- Opening Delimiter -

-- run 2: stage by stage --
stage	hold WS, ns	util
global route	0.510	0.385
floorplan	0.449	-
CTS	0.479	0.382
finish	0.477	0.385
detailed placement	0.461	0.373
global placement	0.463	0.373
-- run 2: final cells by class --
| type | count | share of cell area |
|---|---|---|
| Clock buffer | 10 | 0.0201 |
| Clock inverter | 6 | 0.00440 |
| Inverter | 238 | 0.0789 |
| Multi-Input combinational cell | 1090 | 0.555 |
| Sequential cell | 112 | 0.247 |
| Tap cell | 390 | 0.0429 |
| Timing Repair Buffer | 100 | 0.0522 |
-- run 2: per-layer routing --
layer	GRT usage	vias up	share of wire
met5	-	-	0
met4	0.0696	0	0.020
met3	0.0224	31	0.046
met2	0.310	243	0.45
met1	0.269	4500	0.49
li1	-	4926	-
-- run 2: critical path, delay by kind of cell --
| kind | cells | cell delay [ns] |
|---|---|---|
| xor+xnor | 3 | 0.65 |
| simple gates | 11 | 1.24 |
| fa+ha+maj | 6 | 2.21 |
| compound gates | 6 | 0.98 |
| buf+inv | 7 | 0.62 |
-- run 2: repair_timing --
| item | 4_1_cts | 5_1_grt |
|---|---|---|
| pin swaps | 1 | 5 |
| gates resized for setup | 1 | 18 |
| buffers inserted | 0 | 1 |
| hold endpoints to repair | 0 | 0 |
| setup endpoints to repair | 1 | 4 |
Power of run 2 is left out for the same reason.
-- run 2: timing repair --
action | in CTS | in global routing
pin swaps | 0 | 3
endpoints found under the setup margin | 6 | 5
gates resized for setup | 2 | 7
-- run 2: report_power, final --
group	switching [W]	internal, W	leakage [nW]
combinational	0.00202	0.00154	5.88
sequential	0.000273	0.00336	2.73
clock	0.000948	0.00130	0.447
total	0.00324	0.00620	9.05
<file path="src/ccr_pkg.sv">
`timescale 1ns / 1ps
package ccr_pkg;

  localparam logic [1:0] ST_OK    = 2'd0;
  localparam logic [1:0] ST_HORIZ = 2'd1;
  localparam logic [1:0] ST_SAME  = 2'd2;
  localparam logic [1:0] ST_SMALL = 2'd3;

  localparam int QDEPTH     = 4;
  localparam int QAW        = $clog2(QDEPTH);
  localparam int DIV_STEPS  = 64;
  localparam int ROOT_STEPS = 32;

  typedef struct packed {
    logic signed [31:0] first_x;
    logic signed [31:0] first_y;
    logic signed [31:0] second_x;
    logic signed [31:0] second_y;
    logic        [30:0] radius;
  } in_item_t;

  typedef struct packed {
    logic signed [31:0] center_a_x;
    logic signed [31:0] center_a_y;
    logic signed [31:0] center_b_x;
    logic signed [31:0] center_b_y;
    logic        [1:0]  status;
  } out_item_t;

  typedef struct packed {
    logic signed [31:0] mx;
    logic signed [31:0] my;
    logic [1:0]         status;
    logic               neg;
    logic               dxz;
  } side_t;

  typedef struct packed {
    side_t       side;
    logic [63:0] sq;
    logic [63:0] h;
    logic [63:0] d;
  } job_t;

endpackage

</file>
<file path="src/ccr_queue.sv">
`timescale 1ns / 1ps
module ccr_queue (
  input  logic          clk,
  input  logic          rst_n,
  input  logic          push,
  input  ccr_pkg::job_t wdata,
  output logic          full,
  input  logic          pop,
  output logic          empty,
  output ccr_pkg::job_t rdata
);

  ccr_pkg::job_t                 mem_r [ccr_pkg::QDEPTH];
  logic [ccr_pkg::QAW-1:0]       wp_r;
  logic [ccr_pkg::QAW-1:0]       rp_r;
  logic [ccr_pkg::QAW:0]         cnt_r;
  logic [ccr_pkg::QAW:0]         cnt_nxt;
  logic                          do_push;
  logic                          do_pop;

  assign full    = (cnt_r == (ccr_pkg::QAW+1)'(ccr_pkg::QDEPTH));
  assign empty   = (cnt_r == '0);
  assign do_push = push && !full;
  assign do_pop  = pop && !empty;
  assign rdata   = mem_r[rp_r];

  always_comb begin
    cnt_nxt = cnt_r;
    if (do_push && !do_pop) begin
      cnt_nxt = cnt_r + 1'b1;
    end else if (do_pop && !do_push) begin
      cnt_nxt = cnt_r - 1'b1;
    end
  end

  always_ff @(posedge clk) begin
    if (!rst_n) begin
      wp_r  <= '0;
      rp_r  <= '0;
      cnt_r <= '0;
    end else begin
      cnt_r <= cnt_nxt;
      if (do_push) begin
        wp_r <= wp_r + 1'b1;
      end
      if (do_pop) begin
        rp_r <= rp_r + 1'b1;
      end
    end
  end

  always_ff @(posedge clk) begin
    if (do_push) begin
      mem_r[wp_r] <= wdata;
    end
  end

endmodule

</file>
--- src/design/deq_pkg.sv ---
// Shared constants, operation and status codes, and controller command type
// for the double-ended queue. No dependencies.
package deq_pkg;

  localparam int unsigned DEPTH     = 1024;
  localparam int unsigned WORD_BITS = 64;

  localparam int unsigned PTR_W = $clog2(DEPTH);
  localparam int unsigned CNT_W = $clog2(DEPTH + 1);
  // compare width: wide enough for the held count and for the 11-bit fields
  localparam int unsigned CMP_W = (CNT_W > 11) ? CNT_W : 11;

  localparam logic [10:0] LIMIT_RESET = 11'd1024;

  typedef enum logic [3:0] {
    OP_PUSH_BACK  = 4'd0,
    OP_PUSH_FRONT = 4'd1,
    OP_POP_BACK   = 4'd2,
    OP_POP_FRONT  = 4'd3,
    OP_GET_BACK   = 4'd4,
    OP_SET_BACK   = 4'd5,
    OP_GET_FRONT  = 4'd6,
    OP_SET_FRONT  = 4'd7,
    OP_GET_AT     = 4'd8,
    OP_SET_AT     = 4'd9,
    OP_CLEAR      = 4'd10
  } mode_e;

  typedef enum logic [1:0] {
    ST_OK    = 2'd0,
    ST_EMPTY = 2'd1,
    ST_FULL  = 2'd2,
    ST_RANGE = 2'd3
  } status_e;

  typedef struct packed {
    logic capture;  // latch the incoming item
    logic exec;     // perform the latched operation
  } ctl_cmd_t;

endpackage

--- src/design/deq_ctrl.sv ---
// Sequencing controller: accept one item, execute it, present the result.
// Depends on deq_pkg.
module deq_ctrl (
  input  logic              clk_i,
  input  logic              rst_ni,
  input  logic              in_valid_i,
  output logic              in_ready_o,
  output logic              out_valid_o,
  input  logic              out_ready_i,
  output deq_pkg::ctl_cmd_t cmd_o
);

  typedef enum logic [1:0] {
    S_IDLE,
    S_EXEC,
    S_OUT
  } state_e;

  state_e state_q;

  always_ff @(posedge clk_i or negedge rst_ni) begin
    if (!rst_ni) begin
      state_q     <= S_IDLE;
      in_ready_o  <= 1'b1;
      out_valid_o <= 1'b0;
    end else begin
      unique case (state_q)
        S_IDLE: begin
          if (in_valid_i) begin
            state_q    <= S_EXEC;
            in_ready_o <= 1'b0;
          end
        end
        S_EXEC: begin
          state_q     <= S_OUT;
          out_valid_o <= 1'b1;
        end
        S_OUT: begin
          if (out_ready_i) begin
            state_q     <= S_IDLE;
            out_valid_o <= 1'b0;
            in_ready_o  <= 1'b1;
          end
        end
        default: begin
          state_q     <= S_IDLE;
          out_valid_o <= 1'b0;
          in_ready_o  <= 1'b1;
        end
      endcase
    end
  end

  always_comb begin
    cmd_o.capture = in_valid_i && in_ready_o;
    cmd_o.exec    = (state_q == S_EXEC);
  end

endmodule

--- config.mk ---
export PLATFORM = sky130hd
export DESIGN_NAME = deq_ctrl
export DESIGN_NICKNAME = d
export VERILOG_FILES = /design/src/design/deq_pkg.sv /design/src/design/deq_ctrl.sv
export SDC_FILE = /design/constraint.sdc
export NUM_CORES = 1
export LEC_CHECK = 0
export ABC_CLOCK_PERIOD_IN_PS = 1300
export BUFFER_PORTS_ARGS = -buffer_cell sky130_fd_sc_hd__buf_4
export CORE_AREA = 2 2 39 41
export DETAILED_ROUTE_END_ITERATION = 16
export DIE_AREA = 0 0 41 43
export GPL_ROUTABILITY_DRIVEN = 0
export HOLD_SLACK_MARGIN = 0.15
export SETUP_SLACK_MARGIN = 0.3
export SYNTH_ARGS = -nofsm -noshare
export SYNTH_HDL_FRONTEND = slang
export SYNTH_SLANG_ARGS = --single-unit
--- constraint.sdc ---
create_clock -name clk_i -period 1.3 [get_ports clk_i]
set_input_delay 0.13 -clock clk_i [delete_from_list [all_inputs] [get_ports clk_i]]
set_output_delay 0.13 -clock clk_i [all_outputs]
set_load 0.005 [all_outputs]
# Yosys cells after proc, flatten, opt, wreduce, memory -nomap -nowiden
# Index checks and enable logic that the tools add are counted.
word_totals:
  register_bits: 4
  in_bits: 4
  out_inout_bits: 4
  wordCells: 22
classes:
  eq_ne: 4
  muxes: 8
  bitwise: 2
  n_reduce_logical: 5
ops:
  columns: ["operator", "n"]
  rows:
  - ["one-hot mux 1 bit (3 select lines)", 2]
  - ["one-hot mux 2 bit (3 select lines)", 1]
  - ["two-way mux 2 bit", 2]
  - ["inequality test 2 bit (second input constant)", 2]
  - ["AND reduction 2 bit", 2]
  - ["two-way mux 1 bit", 3]
  - ["AND reduction 3 bit", 1]
  - ["equality test 2 x 1 -> 1 bit (second input constant)", 1]
  - ["equality test 2 bit (second input constant)", 1]
  - ["logical NOT 2 bit", 1]
  - ["inverter 1 bit", 2]
  - ["logical AND 1 bit", 1]

# Depth between registers and ports, before layout
logic_depth:
  ltp_word: 3
  ltp_mapped: 3
  depth_no_buf: 3

# Worst setup path before layout
# OpenSTA, ideal clock, no wires.
synth_timing:
  path_kind: "flip-flop to flip-flop"
  start: "register in_ready_o (netlist name)"
  end: "register in_ready_o"
  setup_time_ns: 0.060
  arrival_ns: 0.789
  t_required_ns: 1.240
  setup_slack_ns: 0.451
  stages_incl_launch_ff: 4
  path_buffers: 0
  synth_period_minus_slack_ns: 0.849
  cell_sequence: "dfstp_2 nor2_1 a21oi_2 o22a_1"
synth_lines:
  columns: ["item", "line", "source"]
  rows:
  - ["end signal: assignment", "deq_ctrl.sv:24", "in_ready_o <= 1'b1;"]
  - ["end signal: assignment", "deq_ctrl.sv:31", "in_ready_o <= 1'b0;"]
  - ["end signal: assignment", "deq_ctrl.sv:42", "in_ready_o <= 1'b1;"]
  - ["end: declaration", "deq_ctrl.sv:7", "output logic in_ready_o,"]

==> out/qor.csv <==
metric;value;unit
DRT Pass-1 Iters;1;
H-tree levels;1;
maximum fanout along the worst path;3;
Syn Nets;18;
FF-to-FF Start;in_ready_o;
share of layout cells above drive strength 1;63.3;%
top-count cell post-synth;dfrtp_1;
fin crit period;1.10;ns
Switch Pwr;0.000197;W
1st-iter DRT viols;0;
Worst setup EP type;output port;
final setup margin;0.199;ns
clk sink count;4;
antenna fix cells;0;
vias in the first global route;161;
root buf cell;clkbuf_4;
Fin. Hold Viols;0;
# Max-Cap Violations;0;
Initial Util;12.2;%
FF+latch area;101;sq um
largest area contributor in the netlist;dfrtp_1;
fill cell count;154;
cell row count;14;
core area;1380;sq um
area share of the largest cell type after synthesis;44.4;%
TritonCTS clock tree;built;
Worst Max-Slew Pin Slew;0.144;ns
Worst Hold Class;in2reg;
YS warnings;0;
Die Area;1760;sq um
GRT Overall Usage;6.45;%
dominant synthesized flop cell;dfrtp_1;
sequential share of the synthesized area;60.0;%
Via Count;159;
post-synth cell types;10;
synthesized flop and latch total;4;
crit path kind;reg2out;
Worst EP arrival;0.97;ns
max-slew violations;0;
Final Setup Violations;0;
Static Leakage;0.162;nW
final core area utilization;23.6;%
Min Hold Slack;0.187;ns
first-pass GRT wire length;648;um
Pwr Density;2160;nW/um^2
number of flops mapped to enable cells by yosys;0;
final wirelength;388;um
Clock Skews;0.00883;ns
Net Sw Frac;27.9;%
I/O Buffers;7;
CTS buffer count;3;
Flop pwr share;31.4;%
vias per cell;3.46;
HP Start;in_valid_i;
Post-synth ARST share;100;%
status;finished clean;
setup TNS;0;ns
final antenna-violating net count;0;
multi-input logic area;71.3;sq um
Crit. Startpoint;in_ready_o;
synth top area cells;dfrtp_1 44%, dfstp_2 16%, o22a_1 10%;
DIE WIDTH;41;um
final period utilization;84.7;%
IO Pins;8;
DRC viols;0;
Logic pwr share;44.2;%
commonest cells in the netlist;3 x dfrtp_1, 2 x nor2_1, 2 x o22a_1;
RSZ-0062 raised after global routing;yes;
Worst Path Required;1.17;ns
maximum vdd ir drop;0.471;mV
CP Launch Type;flip-flop;
Final #Nets;35;
cells after synthesis;14;
Fmax;908;MHz
Worst slew margin;90.4;%
Clk pwr share;24.4;%
Setup Slack @ Placement;0.423;ns
clk buf depth;2;
Clk pin slew, worst setup/hold paths;0.04;ns
Avg Synthesized Cell Area;12.1;sq um
hpwl dp;263;um
WL/cell;8.43;um
largest net degree at the start of global routing;5;
mapped cell area;169;sq um
synthesis-to-layout area growth;93.3;%
cell internal pwr;0.000510;W
initial antenna violation count;0;
Die H;43;um
Clk Latency, worst-skew pair;0.24;ns
GRT Residual Overflow;0;
==> per-layer routing <==
metal	part of all wire (%)	vias up	global-route usage, %
met5	0	-	0
met3	11	0	4.71
met4	0	0	8.00
met1	43	71	6.84
met2	45	8	6.88
li1	-	80	-
==> cell families (layout without fill, tap and decap cells) <==
group	Yosys count	in the layout	synth area share, %
and+or+nand+nor	5	5	17.8
AOI/OAI and AO/OA	4	4	20.0
DFF	4	4	60.0
buffers and inverters	1	17	2.22
==> power groups by stage <==
stage | registers (W) | clock network [W] | logic, W
global route | 0.000227 | 0.000195 | 0.000348
finish | 0.000222 | 0.000172 | 0.000312
CTS | 0.000222 | 0.000183 | 0.000306
floorplan | 0.000235 | 0 | 0.0000932
global placement | 0.000240 | 0 | 0.000182
detailed placement | 0.000242 | 0 | 0.000184
==> layout make-up <==
cell class	count	share of cell area, %
Clock buffer	4	8.05
Inverter	1	1.15
Multi-Input combinational cell	9	21.8
Sequential cell	4	31.0
Tap cell	16	6.13
Timing Repair Buffer	12	31.8
==> through the flow <==
step | power [W] | instance area (sq um) | cells
6_report | 0.000707 | 327 | 46
5_1_grt | 0.000769 | 327 | 46
4_1_cts | 0.000711 | 320 | 46
3_5_place_dp | 0.000426 | 241 | 37
3_3_place_gp | 0.000422 | 241 | 37
2_1_floorplan | 0.000328 | 169 | 14
==> placed cells by master (no fill, tap or decap) <==
cell / n
buf_6: 3
nor2_1: 2
dlygate4sd3_1: 1
a21o_1: 1
inv_2: 1
clkbuf_1: 1
dfrtp_1: 3
clkbuf_4: 3
o22a_1: 2
nor3b_1: 1
dfstp_2: 1
buf_4: 8
a21oi_2: 1
and2_4: 1
nor2b_4: 1
==> critical path, cell delays in order, from the launching register on <==
cell     delay (ns)
dfstp_2        0.53
and2_4         0.13
buf_6          0.08
==> final timing paths <==
kind	endpoint	slack, ns	depth (start not counted)
worst max-delay path	cmd_o[1]	0.20	2
worst max register to register	in_ready_o	0.35	4
worst min-delay path	state_q[0]	0.19	2
max in group asynchronous	in_ready_o	0.88	2
min in group asynchronous	out_valid_o	0.22	2
worst min register to register	out_valid_o	0.50	1
==> what timing repair did <==
action | CTS | global route
endpoints found under the setup margin | 3 | 3
gates resized for setup | 3 | 2
pin swaps | 1 | 0
cloned | 0 | 0
hold buffers | 1 | 0
endpoints found under the hold margin | 4 | 0
buffers inserted | 4 | 0
==> flip-flops by register name, indices dropped and copies added, names as in the netlist <==
register,count
state_q,2
out_valid_o,1
in_ready_o,1
Note: power is estimated with default switching activity, not from simulation.
===== config.mk =====
export PLATFORM = sky130hd
export DESIGN_NAME = pwc_cfg
export DESIGN_NICKNAME = d
export VERILOG_FILES = /design/src/rtl/pretrigger_window_capture_top_defines.svh /design/src/rtl/pwc_pkg.sv /design/src/rtl/pwc_cfg.sv
export SDC_FILE = /design/constraint.sdc
export NUM_CORES = 1
export LEC_CHECK = 0
export ABC_AREA = 1
export BUFFER_PORTS_ARGS = -buffer_cell sky130_fd_sc_hd__buf_2
export CORE_MARGIN = 2
export CORE_UTILIZATION = 40
export CTS_BUF_LIST = sky130_fd_sc_hd__clkbuf_16
export DETAILED_ROUTE_END_ITERATION = 8
export GPL_TIMING_DRIVEN = 0
export PLACE_DENSITY_LB_ADDON = 0.12
export RECOVER_POWER = 25
export SYNTH_ARGS = -nofsm -noshare
export SYNTH_HDL_FRONTEND = slang
export SYNTH_SLANG_ARGS = --single-unit

===== constraint.sdc =====
create_clock -name clk_i -period 4.27 [get_ports clk_i]
set_input_delay 1.281 -clock clk_i [delete_from_list [all_inputs] [get_ports clk_i]]
set_output_delay 1.281 -clock clk_i [all_outputs]
set_load 0.005 [all_outputs]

- Closing Delimiter -

> Exercise goal: Transcribe the records above exactly, beginning at the line that contains "238 | 0.0789 |" and ending with the line that contains "delay [ns] |", both included, and nothing else.

> Reply to the exercise:
| Inverter | 238 | 0.0789 |
| Multi-Input combinational cell | 1090 | 0.555 |
| Sequential cell | 112 | 0.247 |
| Tap cell | 390 | 0.0429 |
| Timing Repair Buffer | 100 | 0.0522 |
-- run 2: per-layer routing --
layer	GRT usage	vias up	share of wire
met5	-	-	0
met4	0.0696	0	0.020
met3	0.0224	31	0.046
met2	0.310	243	0.45
met1	0.269	4500	0.49
li1	-	4926	-
-- run 2: critical path, delay by kind of cell --
| kind | cells | cell delay [ns] |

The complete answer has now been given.